Task brief:
From the entries below, gather every line containing the string "shift".

Data excerpts:
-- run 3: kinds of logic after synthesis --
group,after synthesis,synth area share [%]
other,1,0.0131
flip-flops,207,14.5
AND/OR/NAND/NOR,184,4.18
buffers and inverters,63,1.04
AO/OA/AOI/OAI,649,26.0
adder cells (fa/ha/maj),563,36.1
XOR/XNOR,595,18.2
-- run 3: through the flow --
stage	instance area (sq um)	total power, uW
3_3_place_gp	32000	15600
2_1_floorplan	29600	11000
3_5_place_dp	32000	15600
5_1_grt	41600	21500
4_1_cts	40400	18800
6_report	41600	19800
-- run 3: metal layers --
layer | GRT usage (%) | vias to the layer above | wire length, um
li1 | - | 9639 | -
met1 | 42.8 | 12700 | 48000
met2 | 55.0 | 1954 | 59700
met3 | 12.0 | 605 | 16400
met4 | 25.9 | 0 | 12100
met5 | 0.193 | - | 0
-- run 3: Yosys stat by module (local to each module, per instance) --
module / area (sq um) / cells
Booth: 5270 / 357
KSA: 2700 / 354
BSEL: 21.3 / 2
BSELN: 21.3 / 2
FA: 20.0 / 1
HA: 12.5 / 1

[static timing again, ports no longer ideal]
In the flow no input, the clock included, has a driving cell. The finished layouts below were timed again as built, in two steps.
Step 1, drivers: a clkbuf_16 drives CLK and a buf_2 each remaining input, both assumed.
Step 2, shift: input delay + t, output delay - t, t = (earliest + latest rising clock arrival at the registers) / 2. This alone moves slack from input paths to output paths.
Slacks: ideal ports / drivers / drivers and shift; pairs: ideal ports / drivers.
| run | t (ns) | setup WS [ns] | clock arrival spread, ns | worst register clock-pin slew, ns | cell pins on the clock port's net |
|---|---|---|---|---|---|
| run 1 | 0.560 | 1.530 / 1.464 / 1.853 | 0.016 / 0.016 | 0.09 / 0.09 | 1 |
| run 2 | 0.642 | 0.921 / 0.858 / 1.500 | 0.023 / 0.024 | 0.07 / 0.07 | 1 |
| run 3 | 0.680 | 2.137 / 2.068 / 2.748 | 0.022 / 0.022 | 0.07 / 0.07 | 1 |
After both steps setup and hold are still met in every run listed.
Source: an optimization exercise on an open RTL-to-GDS flow (aim: small area, a short achievable clock period and few clock cycles per item). Production flows keep margins and buffers that such runs may drop. Where RTL was checked, it was by simulation tests only, not by an equivalence proof against the original.

== north ==
Design unsigned_nonrestoring, start of the top module:
module unsigned_nonrestoring #(
    parameter int WIDTH = 32
) (
    input logic go,
    input logic[WIDTH-1:0] divisor,
    input logic[WIDTH-1:0] dividend,
    input logic clk, rst,
    output logic done,
    output logic[WIDTH-1:0] quotient,
    output logic[WIDTH-1:0] remainder,
    output logic divide_by_zero
);
Size in the first run: ~980 cells after synthesis, roughly 0.0086 mm^2 of cells after synthesis.
==> module unsigned_nonrestoring, before the edit <==
module unsigned_nonrestoring #(
    parameter int WIDTH = 32
) (
    input logic go,
    input logic[WIDTH-1:0] divisor,
    input logic[WIDTH-1:0] dividend,
    input logic clk, rst,
    output logic done,
    output logic[WIDTH-1:0] quotient,
    output logic[WIDTH-1:0] remainder,
    output logic divide_by_zero
);
logic align_R, iter_R, done_R, dbz_R;
logic [4:0] cnt_R;
logic [31:0] Q_R, R_R, B_R;
logic [5:0] lza_R, lzb_R;
assign done = done_R;
assign divide_by_zero = dbz_R;
assign quotient = Q_R;
assign remainder = R_R;
function automatic logic [5:0] lzc32(input logic [31:0] x);
    logic [15:0] v1; logic [15:0] c1;
    logic [7:0] v2; logic [1:0] c2 [8];
    logic [3:0] v3; logic [2:0] c3 [4];
    logic [1:0] v4; logic [3:0] c4 [2];
    for (int i = 0; i < 16; i++) begin
        v1[i] = x[2*i+1] | x[2*i];
        c1[i] = ~x[2*i+1];
    end
    for (int i = 0; i < 8; i++) begin
        v2[i] = v1[2*i+1] | v1[2*i];
        c2[i] = v1[2*i+1] ? {1'b0, c1[2*i+1]} : {1'b1, c1[2*i]};
    end
    for (int i = 0; i < 4; i++) begin
        v3[i] = v2[2*i+1] | v2[2*i];
        c3[i] = v2[2*i+1] ? {1'b0, c2[2*i+1]} : {1'b1, c2[2*i]};
    end
    for (int i = 0; i < 2; i++) begin
        v4[i] = v3[2*i+1] | v3[2*i];
        c4[i] = v3[2*i+1] ? {1'b0, c3[2*i+1]} : {1'b1, c3[2*i]};
    end
    if (v4[1]) lzc32 = {2'b00, c4[1]};
    else if (v4[0]) lzc32 = {2'b01, c4[0]};
    else lzc32 = 6'd32;
endfunction
logic [6:0] d;
logic [31:0] bsh;
logic bzero, qzero;
always_comb begin
    d = {1'b0, lzb_R} - {1'b0, lza_R};
    bzero = lzb_R[5];
    qzero = d[6];
    bsh = B_R << d[4:0];
end
logic [32:0] diff;
logic qd;
always_comb begin
    diff = {1'b0, R_R} - {1'b0, B_R};
    qd = !diff[32];
end
always_ff @(posedge clk or posedge rst) begin
    if (rst) begin
        align_R <= 1'b0;
        iter_R <= 1'b0;
        done_R <= 1'b0;
        dbz_R <= 1'b0;
    end else begin
        done_R <= 1'b0;
        if (align_R) begin
            align_R <= 1'b0;
            dbz_R <= bzero;
            if (bzero || qzero) done_R <= 1'b1;
            else iter_R <= 1'b1;
        end else if (iter_R) begin
            if (cnt_R == 5'd0) begin
                iter_R <= 1'b0;
                done_R <= 1'b1;
            end
        end else if (go) begin
            align_R <= 1'b1;
        end
    end
end
always_ff @(posedge clk) begin
    if (align_R) begin
        B_R <= bsh;
        Q_R <= '0;
        cnt_R <= d[4:0];
    end else if (iter_R) begin
        if (qd) R_R <= diff[31:0];
        B_R <= {1'b0, B_R[31:1]};
        Q_R <= {Q_R[30:0], qd};
        cnt_R <= cnt_R - 5'd1;
    end else begin
        R_R <= dividend;
        B_R <= divisor;
        lza_R <= lzc32(dividend);
        lzb_R <= lzc32(divisor);
    end
end
endmodule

Result of this task:
Step 2, shift: input delay + t, output delay - t, t = (earliest + latest rising clock arrival at the registers) / 2. This alone moves slack from input paths to output paths.
Slacks: ideal ports / drivers / drivers and shift; pairs: ideal ports / drivers.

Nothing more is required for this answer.